The morning started great when my Uncle Franco brought this beautiful, year-old white German Shepherd puppy over for us to meet. Unlike my first dog experience (more on that later), the puppy bounced around, played, barked, and most important, didn't make me afraid.
Call it love at first lick.
For once, I forgot all the zombie stuff that had plagued me for the past year. I threw a ball and laughed at how she ran and brought it right back. “Ooh, she’s so cute and smart! I’m going to call her Fluffy! Is she mine? Can I keep her, can I?”
I begged and begged, though I knew my Tia (Spanish for Auntie) Imelda already loved her as much as I did. Then we heard the yells outside.
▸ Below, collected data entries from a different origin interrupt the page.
Context: an optimization exercise on an open-source flow, tuned for small area, a short achievable clock period and few clock cycles per item. The choices shown serve that exercise and are no tape-out recipe. No functional check of the RTL was part of any run shown here.

--- flow/config.mk ---
export PLATFORM = sky130hd
export DESIGN_NAME = rgb_hsv_color_gate
export DESIGN_NICKNAME = rgb_hsv_color_gate
export VERILOG_FILES = /design/flow/design.v
export SDC_FILE = /design/flow/constraint.sdc
export NUM_CORES = 4
export LEC_CHECK = 0
export CAP_MARGIN = 20
export CORE_MARGIN = 2
export CORE_UTILIZATION = 40
export PLACE_DENSITY = 0.6
export SLEW_MARGIN = 20
--- flow/constraint.sdc ---
create_clock -name core_clock -period 5.5 [get_ports {clk}]
set_input_delay 1.1000 -clock core_clock [delete_from_list [all_inputs] [get_ports {clk}]]
set_output_delay 1.1000 -clock core_clock [all_outputs]
set_load 0.01 [all_outputs]
--- flow/design.v ---
`timescale 1ns / 1ps
`timescale 1ns / 1ps
`timescale 1ns / 1ps
`timescale 1ns / 1ps
`timescale 1ns / 1ps
module rgb_hsv_color_gate (
	input  logic        clk,
	input  logic        arst_n,
	input  logic        pix_valid,
	output logic        pix_ready,
	input  logic [7:0]  pix_red,
	input  logic [7:0]  pix_green,
	input  logic [7:0]  pix_blue,
	input  logic        pix_last_of_cloud,
	output logic        hsv_valid,
	input  logic        hsv_ready,
	output logic [11:0] hsv_hue,
	output logic [11:0] hsv_saturation,
	output logic [7:0]  hsv_brightness,
	output logic        hsv_keep,
	output logic        hsv_last_out,
	input  logic        cfg_en,
	input  logic [1:0]  cfg_index,
	input  logic [7:0]  cfg_data
);
	logic [7:0] lim_hmin, lim_hmax, lim_smin, lim_smax;
	always_ff @(posedge clk or negedge arst_n) begin
		if (!arst_n) begin
			lim_hmin <= 8'd90;
			lim_hmax <= 8'd180;
			lim_smin <= 8'd40;
			lim_smax <= 8'd90;
		end else if (cfg_en) begin
			case (cfg_index)
				2'd0: lim_hmin <= cfg_data;
				2'd1: lim_hmax <= cfg_data;
				2'd2: lim_smin <= cfg_data;
				default: lim_smax <= cfg_data;
			endcase
		end
	end
	logic adv;   
	logic [6:0] vld;   
	assign adv = hsv_ready || !vld[6];
	logic [7:0] in_r, in_g, in_b;
	logic       in_last, in_valid;
	logic       sk_v;
	logic [24:0] sk_q;
	assign pix_ready = !sk_v;
	assign in_valid  = sk_v || pix_valid;
	assign {in_last, in_r, in_g, in_b} = sk_v ? sk_q : {pix_last_of_cloud, pix_red, pix_green, pix_blue};
	always_ff @(posedge clk or negedge arst_n) begin
		if (!arst_n) sk_v <= 1'b0;
		else if (adv) sk_v <= 1'b0;
		else if (pix_valid && !sk_v) sk_v <= 1'b1;
	end
	always_ff @(posedge clk) begin
		if (!adv && !sk_v) sk_q <= {pix_last_of_cloud, pix_red, pix_green, pix_blue};
	end
	logic [8:0] drg_s0_p1, dgb_s0_p1, dbr_s0_p1, dgr_s0_p1, dbg_s0_p1, drb_s0_p1;
	assign drg_s0_p1 = {1'b0, in_r} - {1'b0, in_g};
	assign dgb_s0_p1 = {1'b0, in_g} - {1'b0, in_b};
	assign dbr_s0_p1 = {1'b0, in_b} - {1'b0, in_r};
	assign dgr_s0_p1 = {1'b0, in_g} - {1'b0, in_r};
	assign dbg_s0_p1 = {1'b0, in_b} - {1'b0, in_g};
	assign drb_s0_p1 = {1'b0, in_r} - {1'b0, in_b};
	logic rge_s0_p1, gge_s0_p1, bge_s0_p1;   
	assign rge_s0_p1 = !drg_s0_p1[8];
	assign gge_s0_p1 = !dgb_s0_p1[8];
	assign bge_s0_p1 = !dbr_s0_p1[8];
	logic [7:0] v_s0_p1, d_s0_p1, x_s0_p1;
	logic [2:0] k_s0_p1;
	always_comb begin
		if (rge_s0_p1 && !drb_s0_p1[8]) begin   
			v_s0_p1 = in_r;
			if (gge_s0_p1) begin k_s0_p1 = 3'd0; d_s0_p1 = drb_s0_p1[7:0]; x_s0_p1 = dgb_s0_p1[7:0]; end
			else begin k_s0_p1 = 3'd5; d_s0_p1 = drg_s0_p1[7:0]; x_s0_p1 = drb_s0_p1[7:0]; end
		end else if (gge_s0_p1) begin   
			v_s0_p1 = in_g;
			if (bge_s0_p1) begin k_s0_p1 = 3'd2; d_s0_p1 = dgr_s0_p1[7:0]; x_s0_p1 = dbr_s0_p1[7:0]; end
			else begin k_s0_p1 = 3'd1; d_s0_p1 = dgb_s0_p1[7:0]; x_s0_p1 = dgr_s0_p1[7:0]; end
		end else begin   
			v_s0_p1 = in_b;
			if (rge_s0_p1) begin k_s0_p1 = 3'd4; d_s0_p1 = dbg_s0_p1[7:0]; x_s0_p1 = drg_s0_p1[7:0]; end
			else begin k_s0_p1 = 3'd3; d_s0_p1 = dbr_s0_p1[7:0]; x_s0_p1 = dbg_s0_p1[7:0]; end
		end
	end
	logic [0:0] dz_s0_p2;
	assign dz_s0_p2 = (d_s0_p1 == 8'd0);
	logic [7:0] rs_s0_p2;
	assign rs_s0_p2 = d_s0_p1 - {7'd0, (d_s0_p1 != 8'd0)};
	logic [7:0] rh_s0_p2;
	assign rh_s0_p2 = x_s0_p1 - {4'd0, x_s0_p1[7:4]} - {7'd0, (x_s0_p1[3:0] != 4'd0)};
	logic [3:0] yb_s0_p2;
	assign yb_s0_p2 = 4'd0 - x_s0_p1[3:0];
	logic [7:0] d_q1;
	logic [0:0] dz_q1;
	logic [2:0] k_q1;
	logic [0:0] last_q1;
	logic [7:0] rh_q1;
	logic [7:0] rs_q1;
	logic [7:0] v_q1;
	logic [3:0] yb_q1;
	logic [8:0] ts_s1_s1;
	assign ts_s1_s1 = {rs_q1, (d_q1[7] ^ (|d_q1[6:0]))} - {1'b0, v_q1};
	logic [7:0] rs_s1_s1;
	assign rs_s1_s1 = ts_s1_s1[8] ? {rs_q1[6:0], (d_q1[7] ^ (|d_q1[6:0]))} : ts_s1_s1[7:0];
	logic [0:0] qs_s1_s1;
	assign qs_s1_s1 = (!ts_s1_s1[8] && !dz_q1);
	logic [8:0] th_s1_s1;
	assign th_s1_s1 = {rh_q1, yb_q1[3]} - {1'b0, d_q1};
	logic [7:0] rh_s1_s1;
	assign rh_s1_s1 = th_s1_s1[8] ? {rh_q1[6:0], yb_q1[3]} : th_s1_s1[7:0];
	logic [0:0] qh_s1_s1;
	assign qh_s1_s1 = (!th_s1_s1[8] && !dz_q1);
	logic [8:0] ts_s1_s2;
	assign ts_s1_s2 = {rs_s1_s1, (d_q1[6] ^ (|d_q1[5:0]))} - {1'b0, v_q1};
	logic [7:0] rs_s1_s2;
	assign rs_s1_s2 = ts_s1_s2[8] ? {rs_s1_s1[6:0], (d_q1[6] ^ (|d_q1[5:0]))} : ts_s1_s2[7:0];
	logic [1:0] qs_s1_s2;
	assign qs_s1_s2 = {qs_s1_s1, (!ts_s1_s2[8] && !dz_q1)};
	logic [8:0] th_s1_s2;
	assign th_s1_s2 = {rh_s1_s1, yb_q1[2]} - {1'b0, d_q1};
	logic [7:0] rh_s1_s2;
	assign rh_s1_s2 = th_s1_s2[8] ? {rh_s1_s1[6:0], yb_q1[2]} : th_s1_s2[7:0];
	logic [1:0] qh_s1_s2;
	assign qh_s1_s2 = {qh_s1_s1, (!th_s1_s2[8] && !dz_q1)};
	logic [7:0] d_q2;
	logic [0:0] dz_q2;
	logic [2:0] k_q2;
	logic [0:0] last_q2;
	logic [1:0] qh_q2;
	logic [1:0] qs_q2;
	logic [7:0] rh_q2;
	logic [7:0] rs_q2;
	logic [7:0] v_q2;
	logic [3:0] yb_q2;
	logic [8:0] ts_s2_s3;
	assign ts_s2_s3 = {rs_q2, (d_q2[5] ^ (|d_q2[4:0]))} - {1'b0, v_q2};
	logic [7:0] rs_s2_s3;
	assign rs_s2_s3 = ts_s2_s3[8] ? {rs_q2[6:0], (d_q2[5] ^ (|d_q2[4:0]))} : ts_s2_s3[7:0];
	logic [2:0] qs_s2_s3;
	assign qs_s2_s3 = {qs_q2, (!ts_s2_s3[8] && !dz_q2)};
	logic [8:0] th_s2_s3;
	assign th_s2_s3 = {rh_q2, yb_q2[1]} - {1'b0, d_q2};
	logic [7:0] rh_s2_s3;
	assign rh_s2_s3 = th_s2_s3[8] ? {rh_q2[6:0], yb_q2[1]} : th_s2_s3[7:0];
	logic [2:0] qh_s2_s3;
	assign qh_s2_s3 = {qh_q2, (!th_s2_s3[8] && !dz_q2)};
	logic [8:0] ts_s2_s4;
	assign ts_s2_s4 = {rs_s2_s3, (d_q2[4] ^ (|d_q2[3:0]))} - {1'b0, v_q2};
	logic [7:0] rs_s2_s4;
	assign rs_s2_s4 = ts_s2_s4[8] ? {rs_s2_s3[6:0], (d_q2[4] ^ (|d_q2[3:0]))} : ts_s2_s4[7:0];
	logic [3:0] qs_s2_s4;
	assign qs_s2_s4 = {qs_s2_s3, (!ts_s2_s4[8] && !dz_q2)};
	logic [8:0] th_s2_s4;
	assign th_s2_s4 = {rh_s2_s3, yb_q2[0]} - {1'b0, d_q2};
	logic [7:0] rh_s2_s4;
	assign rh_s2_s4 = th_s2_s4[8] ? {rh_s2_s3[6:0], yb_q2[0]} : th_s2_s4[7:0];
	logic [3:0] qh_s2_s4;
	assign qh_s2_s4 = {qh_s2_s3, (!th_s2_s4[8] && !dz_q2)};
	logic [7:0] d_q3;
	logic [0:0] dz_q3;
	logic [2:0] k_q3;
	logic [0:0] last_q3;
	logic [3:0] qh_q3;
	logic [3:0] qs_q3;
	logic [7:0] rh_q3;
	logic [7:0] rs_q3;
	logic [7:0] v_q3;
	logic [8:0] ts_s3_s5;
	assign ts_s3_s5 = {rs_q3, (d_q3[3] ^ (|d_q3[2:0]))} - {1'b0, v_q3};
	logic [7:0] rs_s3_s5;
	assign rs_s3_s5 = ts_s3_s5[8] ? {rs_q3[6:0], (d_q3[3] ^ (|d_q3[2:0]))} : ts_s3_s5[7:0];
	logic [4:0] qs_s3_s5;
	assign qs_s3_s5 = {qs_q3, (!ts_s3_s5[8] && !dz_q3)};
	logic [8:0] th_s3_s5;
	assign th_s3_s5 = {rh_q3, 1'b0} - {1'b0, d_q3};
	logic [7:0] rh_s3_s5;
	assign rh_s3_s5 = th_s3_s5[8] ? {rh_q3[6:0], 1'b0} : th_s3_s5[7:0];
	logic [4:0] qh_s3_s5;
	assign qh_s3_s5 = {qh_q3, (!th_s3_s5[8] && !dz_q3)};
	logic [8:0] ts_s3_s6;
	assign ts_s3_s6 = {rs_s3_s5, (d_q3[2] ^ (|d_q3[1:0]))} - {1'b0, v_q3};
	logic [7:0] rs_s3_s6;
	assign rs_s3_s6 = ts_s3_s6[8] ? {rs_s3_s5[6:0], (d_q3[2] ^ (|d_q3[1:0]))} : ts_s3_s6[7:0];
	logic [5:0] qs_s3_s6;
	assign qs_s3_s6 = {qs_s3_s5, (!ts_s3_s6[8] && !dz_q3)};
	logic [8:0] th_s3_s6;
	assign th_s3_s6 = {rh_s3_s5, 1'b0} - {1'b0, d_q3};
	logic [7:0] rh_s3_s6;
	assign rh_s3_s6 = th_s3_s6[8] ? {rh_s3_s5[6:0], 1'b0} : th_s3_s6[7:0];
	logic [5:0] qh_s3_s6;
	assign qh_s3_s6 = {qh_s3_s5, (!th_s3_s6[8] && !dz_q3)};
	logic [7:0] d_q4;
	logic [0:0] dz_q4;
	logic [2:0] k_q4;
	logic [0:0] last_q4;
	logic [5:0] qh_q4;
	logic [5:0] qs_q4;
	logic [7:0] rh_q4;
	logic [7:0] rs_q4;
	logic [7:0] v_q4;
	logic [8:0] ts_s4_s7;
	assign ts_s4_s7 = {rs_q4, (d_q4[1] ^ (|d_q4[0:0]))} - {1'b0, v_q4};
	logic [7:0] rs_s4_s7;
	assign rs_s4_s7 = ts_s4_s7[8] ? {rs_q4[6:0], (d_q4[1] ^ (|d_q4[0:0]))} : ts_s4_s7[7:0];
	logic [6:0] qs_s4_s7;
	assign qs_s4_s7 = {qs_q4, (!ts_s4_s7[8] && !dz_q4)};
	logic [8:0] th_s4_s7;
	assign th_s4_s7 = {rh_q4, 1'b0} - {1'b0, d_q4};
	logic [7:0] rh_s4_s7;
	assign rh_s4_s7 = th_s4_s7[8] ? {rh_q4[6:0], 1'b0} : th_s4_s7[7:0];
	logic [6:0] qh_s4_s7;
	assign qh_s4_s7 = {qh_q4, (!th_s4_s7[8] && !dz_q4)};
	logic [8:0] ts_s4_s8;
	assign ts_s4_s8 = {rs_s4_s7, d_q4[0]} - {1'b0, v_q4};
	logic [7:0] rs_s4_s8;
	assign rs_s4_s8 = ts_s4_s8[8] ? {rs_s4_s7[6:0], d_q4[0]} : ts_s4_s8[7:0];
	logic [7:0] qs_s4_s8;
	assign qs_s4_s8 = {qs_s4_s7, (!ts_s4_s8[8] && !dz_q4)};
	logic [0:0] sge_s4_s8;
	assign sge_s4_s8 = (qs_s4_s8 >= lim_smin);
	logic [0:0] slt_s4_s8;
	assign slt_s4_s8 = (qs_s4_s8 < lim_smax);
	logic [0:0] seq_s4_s8;
	assign seq_s4_s8 = (qs_s4_s8 == lim_smax);
	logic [8:0] th_s4_s8;
	assign th_s4_s8 = {rh_s4_s7, 1'b0} - {1'b0, d_q4};
	logic [7:0] rh_s4_s8;
	assign rh_s4_s8 = th_s4_s8[8] ? {rh_s4_s7[6:0], 1'b0} : th_s4_s8[7:0];
	logic [7:0] qh_s4_s8;
	assign qh_s4_s8 = {qh_s4_s7, (!th_s4_s8[8] && !dz_q4)};
	logic [7:0] d_q5;
	logic [0:0] dz_q5;
	logic [2:0] k_q5;
	logic [0:0] last_q5;
	logic [7:0] qh_q5;
	logic [7:0] qs_q5;
	logic [7:0] rh_q5;
	logic [7:0] rs_q5;
	logic [0:0] seq_q5;
	logic [0:0] sge_q5;
	logic [0:0] slt_q5;
	logic [7:0] v_q5;
	logic [8:0] ts_s5_s9;
	assign ts_s5_s9 = {rs_q5, 1'b0} - {1'b0, v_q5};
	logic [7:0] rs_s5_s9;
	assign rs_s5_s9 = ts_s5_s9[8] ? {rs_q5[6:0], 1'b0} : ts_s5_s9[7:0];
	logic [8:0] qs_s5_s9;
	assign qs_s5_s9 = {qs_q5, (!ts_s5_s9[8] && !dz_q5)};
	logic [8:0] th_s5_s9;
	assign th_s5_s9 = {rh_q5, 1'b0} - {1'b0, d_q5};
	logic [8:0] qh_s5_s9;
	assign qh_s5_s9 = {qh_q5, (!th_s5_s9[8] && !dz_q5)};
	logic [11:0] hue_s5_s9;
	assign hue_s5_s9 = {7'(qh_s5_s9[8:5] + 7'(k_q5) * 7'd15), qh_s5_s9[4:0]};
	logic [0:0] hok_s5_s9;
	assign hok_s5_s9 = (hue_s5_s9 >= {lim_hmin, 4'd0}) && (hue_s5_s9 <= {lim_hmax, 4'd0});
	logic [8:0] ts_s5_s10;
	assign ts_s5_s10 = {rs_s5_s9, 1'b0} - {1'b0, v_q5};
	logic [7:0] rs_s5_s10;
	assign rs_s5_s10 = ts_s5_s10[8] ? {rs_s5_s9[6:0], 1'b0} : ts_s5_s10[7:0];
	logic [9:0] qs_s5_s10;
	assign qs_s5_s10 = {qs_s5_s9, (!ts_s5_s10[8] && !dz_q5)};
	logic [0:0] dz_q6;
	logic [0:0] hok_q6;
	logic [11:0] hue_q6;
	logic [0:0] last_q6;
	logic [9:0] qs_q6;
	logic [7:0] rs_q6;
	logic [0:0] seq_q6;
	logic [0:0] sge_q6;
	logic [0:0] slt_q6;
	logic [7:0] v_q6;
	logic [8:0] ts_s6_s11;
	assign ts_s6_s11 = {rs_q6, 1'b0} - {1'b0, v_q6};
	logic [7:0] rs_s6_s11;
	assign rs_s6_s11 = ts_s6_s11[8] ? {rs_q6[6:0], 1'b0} : ts_s6_s11[7:0];
	logic [10:0] qs_s6_s11;
	assign qs_s6_s11 = {qs_q6, (!ts_s6_s11[8] && !dz_q6)};
	logic [8:0] ts_s6_s12;
	assign ts_s6_s12 = {rs_s6_s11, 1'b0} - {1'b0, v_q6};
	logic [11:0] qs_s6_s12;
	assign qs_s6_s12 = {qs_s6_s11, (!ts_s6_s12[8] && !dz_q6)};
	logic [0:0] keep_s6_s12;
	assign keep_s6_s12 = hok_q6 && sge_q6 && (slt_q6 || (seq_q6 && qs_s6_s12[3:0] == 4'd0));
	logic [11:0] hue_out;
	logic [11:0] qs_out;
	logic [7:0] v_out;
	logic [0:0] keep_out;
	logic [0:0] last_out;
	always_ff @(posedge clk or negedge arst_n) begin
		if (!arst_n) vld <= '0;
		else if (adv) vld <= {vld[5:0], in_valid};
	end
	always_ff @(posedge clk) begin
		if (adv) begin
			d_q1 <= d_s0_p1;
			dz_q1 <= dz_s0_p2;
			k_q1 <= k_s0_p1;
			last_q1 <= in_last;
			rh_q1 <= rh_s0_p2;
			rs_q1 <= rs_s0_p2;
			v_q1 <= v_s0_p1;
			yb_q1 <= yb_s0_p2;
			d_q2 <= d_q1;
			dz_q2 <= dz_q1;
			k_q2 <= k_q1;
			last_q2 <= last_q1;
			qh_q2 <= qh_s1_s2;
			qs_q2 <= qs_s1_s2;
			rh_q2 <= rh_s1_s2;
			rs_q2 <= rs_s1_s2;
			v_q2 <= v_q1;
			yb_q2 <= yb_q1;
			d_q3 <= d_q2;
			dz_q3 <= dz_q2;
			k_q3 <= k_q2;
			last_q3 <= last_q2;
			qh_q3 <= qh_s2_s4;
			qs_q3 <= qs_s2_s4;
			rh_q3 <= rh_s2_s4;
			rs_q3 <= rs_s2_s4;
			v_q3 <= v_q2;
			d_q4 <= d_q3;
			dz_q4 <= dz_q3;
			k_q4 <= k_q3;
			last_q4 <= last_q3;
			qh_q4 <= qh_s3_s6;
			qs_q4 <= qs_s3_s6;
			rh_q4 <= rh_s3_s6;
			rs_q4 <= rs_s3_s6;
			v_q4 <= v_q3;
			d_q5 <= d_q4;
			dz_q5 <= dz_q4;
			k_q5 <= k_q4;
			last_q5 <= last_q4;
			qh_q5 <= qh_s4_s8;
			qs_q5 <= qs_s4_s8;
			rh_q5 <= rh_s4_s8;
			rs_q5 <= rs_s4_s8;
			seq_q5 <= seq_s4_s8;
			sge_q5 <= sge_s4_s8;
			slt_q5 <= slt_s4_s8;
			v_q5 <= v_q4;
			dz_q6 <= dz_q5;
			hok_q6 <= hok_s5_s9;
			hue_q6 <= hue_s5_s9;
			last_q6 <= last_q5;
			qs_q6 <= qs_s5_s10;
			rs_q6 <= rs_s5_s10;
			seq_q6 <= seq_q5;
			sge_q6 <= sge_q5;
			slt_q6 <= slt_q5;
			v_q6 <= v_q5;
			hue_out <= hue_q6;
			qs_out <= qs_s6_s12;
			v_out <= v_q6;
			keep_out <= keep_s6_s12;
			last_out <= last_q6;
		end
	end
	assign hsv_valid      = vld[6];
	assign hsv_hue        = hue_out;
	assign hsv_saturation = qs_out;
	assign hsv_brightness = v_out;
	assign hsv_keep       = keep_out;
	assign hsv_last_out   = last_out;
endmodule
--- flow/run.sh ---
#!/bin/bash
# synth_recipe.tcl (not shown) runs the flow's synth.tcl, then flattens the netlist and writes it again
# the make line also repeats each setting of config.mk as NAME=value (left out here)
make -C /OpenROAD-flow-scripts/flow DESIGN_CONFIG=/design/flow/config.mk WORK_HOME=/design/flow/orfs CLKGATE_MAP_FILE= SYNTH_SCRIPT=/design/flow/synth_recipe.tcl finish
==> metrics.csv, run 1 <==
stage,metric,value,unit
sta,fin_crit,5.77,ns
routing,drt_drc_violations_left,0,
worst_hold_path,hold_path.class,flip-flop to flip-flop,
floorplan,rows,92,
sta,whs,0.404,ns
clock_tree,cts.sinks,377,
worst_setup_path,end_kind,flip-flop,
synthesis,netlist.area_leader.share,39.9,%
routing,wl_per_cell,16.6,microns
clock_tree,htreeDepth,2,
synthesis,yosysTopAreaCell,edfxtp_1,
floorplan,die-height,256,microns
sta,finalSetupViolations,1,
synthesis,synth_area,25400,sq um
synthesis,postSynthCellCount,2282,
worst_setup_path,arrival,6.11,ns
worst_setup_path,cp-start-kind,flip-flop,
synthesis,synth_enable_flop_cells,337,
sta,tightest_slew,0.604,ns
routing,via_per_inst,5.10,
worst_setup_path,cpMaxStageDelayCell,edfxtp_1,
placed_design,hpwl,46700,microns
worst_setup_path,worst-path-buf-inv,3,
clock_tree,cts.clk_slew.worst_paths,0.06,ns
global_route,grt_pass1_vias,18824,
global_route,overflow,0,
outcome,status,"complete, but fails checks",
floorplan,die_area,65500,sq um
clock_tree,cts-root-buf,clkbuf_16,
placed_design,place_ws,-0.534,ns
sta,hold_viol,0,
routing,antenna_left,0,
sta,slew_violations,0,
global_route,antenna_found_initial,0,
worst_setup_path,path_max_fanout,5,
routing,detail_route.first_pass.iterations,5,
sta,clock.fmax,173,MHz
placed_design,routabilityCongestion,0.955,
synthesis,synth.distinct_cells,89,
synthesis,ys_seq_area_share,43.9,%
worst_setup_path,cp_slowest_stage_delay,0.41,ns
sta,clock_skew,0.0194,ns
worst_setup_path,crit_family,compound AO/OA/AOI/OAI gates,
worst_setup_path,crit_type,flip-flop to flip-flop,
clock_tree,clock_latency,0.58,ns
run,maxCapViolCount,0,
final_layout,diodes,0,
global_route,grt_pass1_wl,95700,microns
synthesis,syn_nets,2609,
routing,wirelength,58900,microns
routing,drt_iter0_markers,871,
clock_tree,cts_buffers,43,
synthesis,syn_avg_cell_area,11.1,sq um
sta,fin_crit_sh,105,%
sta,rsz0062_at_grt,true,
synthesis,yosysWarnings,1,
floorplan,initial_utilization,40.4,%
global_route,grt_max_degree,99,
sta,slew_headroom,59.5,%
synthesis,yosys-top-cells-area,"edfxtp_1 40%, ha_1 13%, mux2_2 4.9%",
outcome,violations,negative setup slack,
floorplan,core,62900,sq um
placed_design,port_buffers,75,
sta,fin_tns_setup,-0.274,ns
clock_tree,clock_path_buffers,3,
floorplan,pin_count,76,
synthesis,yosys_most_used_dff,edfxtp_1,
worst_setup_path,required,5.83,ns
synthesis,synth-seq-cells,377,
sta,finalWorstSetupSlack,-0.274,ns
final_layout,area_growth,23.1,%
routing,vias,18085,
final_layout,final_nets,2998,
worst_setup_path,cp_common_cell,a21o_1,
floorplan,chipWidth,256,microns
clock_tree,cts_tree,done,
synthesis,async_flop_share,10.6,%
global_route,track_usage,18.0,%
final_layout,drive_gt1_share,22.8,%
-- cell type report --
type / count / area [sq um]
fill: 5609 / 31600
multi-input combinational: 1619 / 13500
sequential: 377 / 11100
timing repair buffer: 388 / 3160
clock buffer: 46 / 1090
tap: 846 / 1060
inverter: 242 / 911
clock inverter: 31 / 400
-- logic make-up after synthesis --
family                     count (synthesis)  synth area share [%]
muxes                                    169                  7.25
and+or+nand+nor                          476                  9.49
xor gates and xnor gates                 176                  6.45
adders and majority gates                287                  15.0
AOI/OAI and AO/OA                        511                  13.5
DFF                                      377                  43.9
buffers and inverters                    286                  4.39
-- per-stage QoR --
stage	area, sq um	util [%]	std cells
2_1_floorplan	25500	-	2282
3_3_place_gp	29300	46.7	3454
5_1_grt	31200	49.7	3549
6_report	31200	49.7	3549
4_1_cts	31000	49.3	3539
3_5_place_dp	29300	46.7	3454
-- final timing paths --
| path | slack [ns] | endpoint | cells past startpoint | startpoint |
|---|---|---|---|---|
| min reg2reg | 0.40 | k_q5[0] | 0 | k_q4[0] |
| min in group asynchronous | 0.52 | lim_hmin[2] | 1 | arst_n |
| max reg2reg | -0.27 | sge_q5 | 32 | d_q4[1] |
| max in group asynchronous | 4.57 | vld[3] | 1 | arst_n |
| min | 0.40 | k_q5[0] | 0 | k_q4[0] |
| max | -0.27 | sge_q5 | 32 | d_q4[1] |
-- routing by layer --
metal	vias up	routed length [microns]	GRT usage, %
met3	112	1630	2.16
met4	0	2330	6.90
li1	9034	-	-
met2	263	31300	34.5
met5	-	0	0
met1	8676	23600	20.1
-- timing repair --
| action | in CTS | in global routing |
|---|---|---|
| setup endpoints to repair | 27 | 33 |
| setup buffers | 8 | 10 |
| hold buffers | 0 | 0 |
| pin swaps | 17 | 22 |
| resized for setup | 27 | 31 |
-- Yosys cell counts (14+ instances only) --
| library cell | instances |
|---|---|
| nor2b_1 | 72 |
| xor2_1 | 72 |
| o21a_1 | 17 |
| xnor2_1 | 93 |
| buf_2 | 20 |
| nor2_1 | 123 |
| clkbuf_1 | 20 |
| ha_1 | 258 |
| dfrtp_1 | 26 |
| o211ai_1 | 16 |
| nand2_1 | 99 |
| edfxtp_1 | 337 |
| a21oi_1 | 114 |
| o21ai_1 | 14 |
| nand4_1 | 15 |
| mux2_2 | 110 |
| o21ai_0 | 101 |
| inv_1 | 240 |
| dfstp_2 | 14 |
| mux2i_1 | 54 |
| a211oi_1 | 29 |
| fa_1 | 29 |
| nand2b_1 | 36 |
| a21o_1 | 87 |
| nor3_1 | 45 |
| nand3_1 | 21 |
-- sequential cells by signal, summed over array words and instances (netlist names), 10 cells and up --
name	flops
hue_out	12
hue_q6	12
qs_out	12
qs_q6	10
sk_q	25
My uncle's cries of “look out!” came too late. My cousin Carm opened the door and jumped back at sight of the chaos in front of our house. Our neighbor Mr. Thompson screamed, “go back in, shut the door!” as two of the zombies came at him.
In the last few months, most of the full Zs had been rounded up and exterminated, but a few wanderers like these kept us on our toes—at least they should’ve. My uncle grabbed his gun and fired at the monsters. The excitement was too much—the puppy panicked and pulled out of her collar. I screamed as she darted out the door and ran off in the opposite direction.
“NO-NO!” I yelled and tried to catch her, but she was gone. I would've followed if not for the strong arms of my cousin and aunt holding me back.
“No, Becca honey, let her go,” Tia implored. “She'll come back or someone will find her.”
“No, she won't,” I cried. “She won't!”
And she didn't.
My aunt's friend Amelia from down the street stopped by later and let us know my suspicions had some truth to them. As a nurse, she had a way of hearing what was going on in the community.
“Sure glad they got those creatures.” She gave a mock shiver. “The National Guard’s been doin’ a fine job of watching out for stragglers, so I can’t imagine how those two made it into town.”
I shrugged and tried to be polite, but my heart wasn’t in it.
Amelia reached out and patted my chin. “Oh sweetie, I wanted to see how you're doing. I saw that cute little dog of yours run by my house. I tried to stop her, but couldn't catch her.”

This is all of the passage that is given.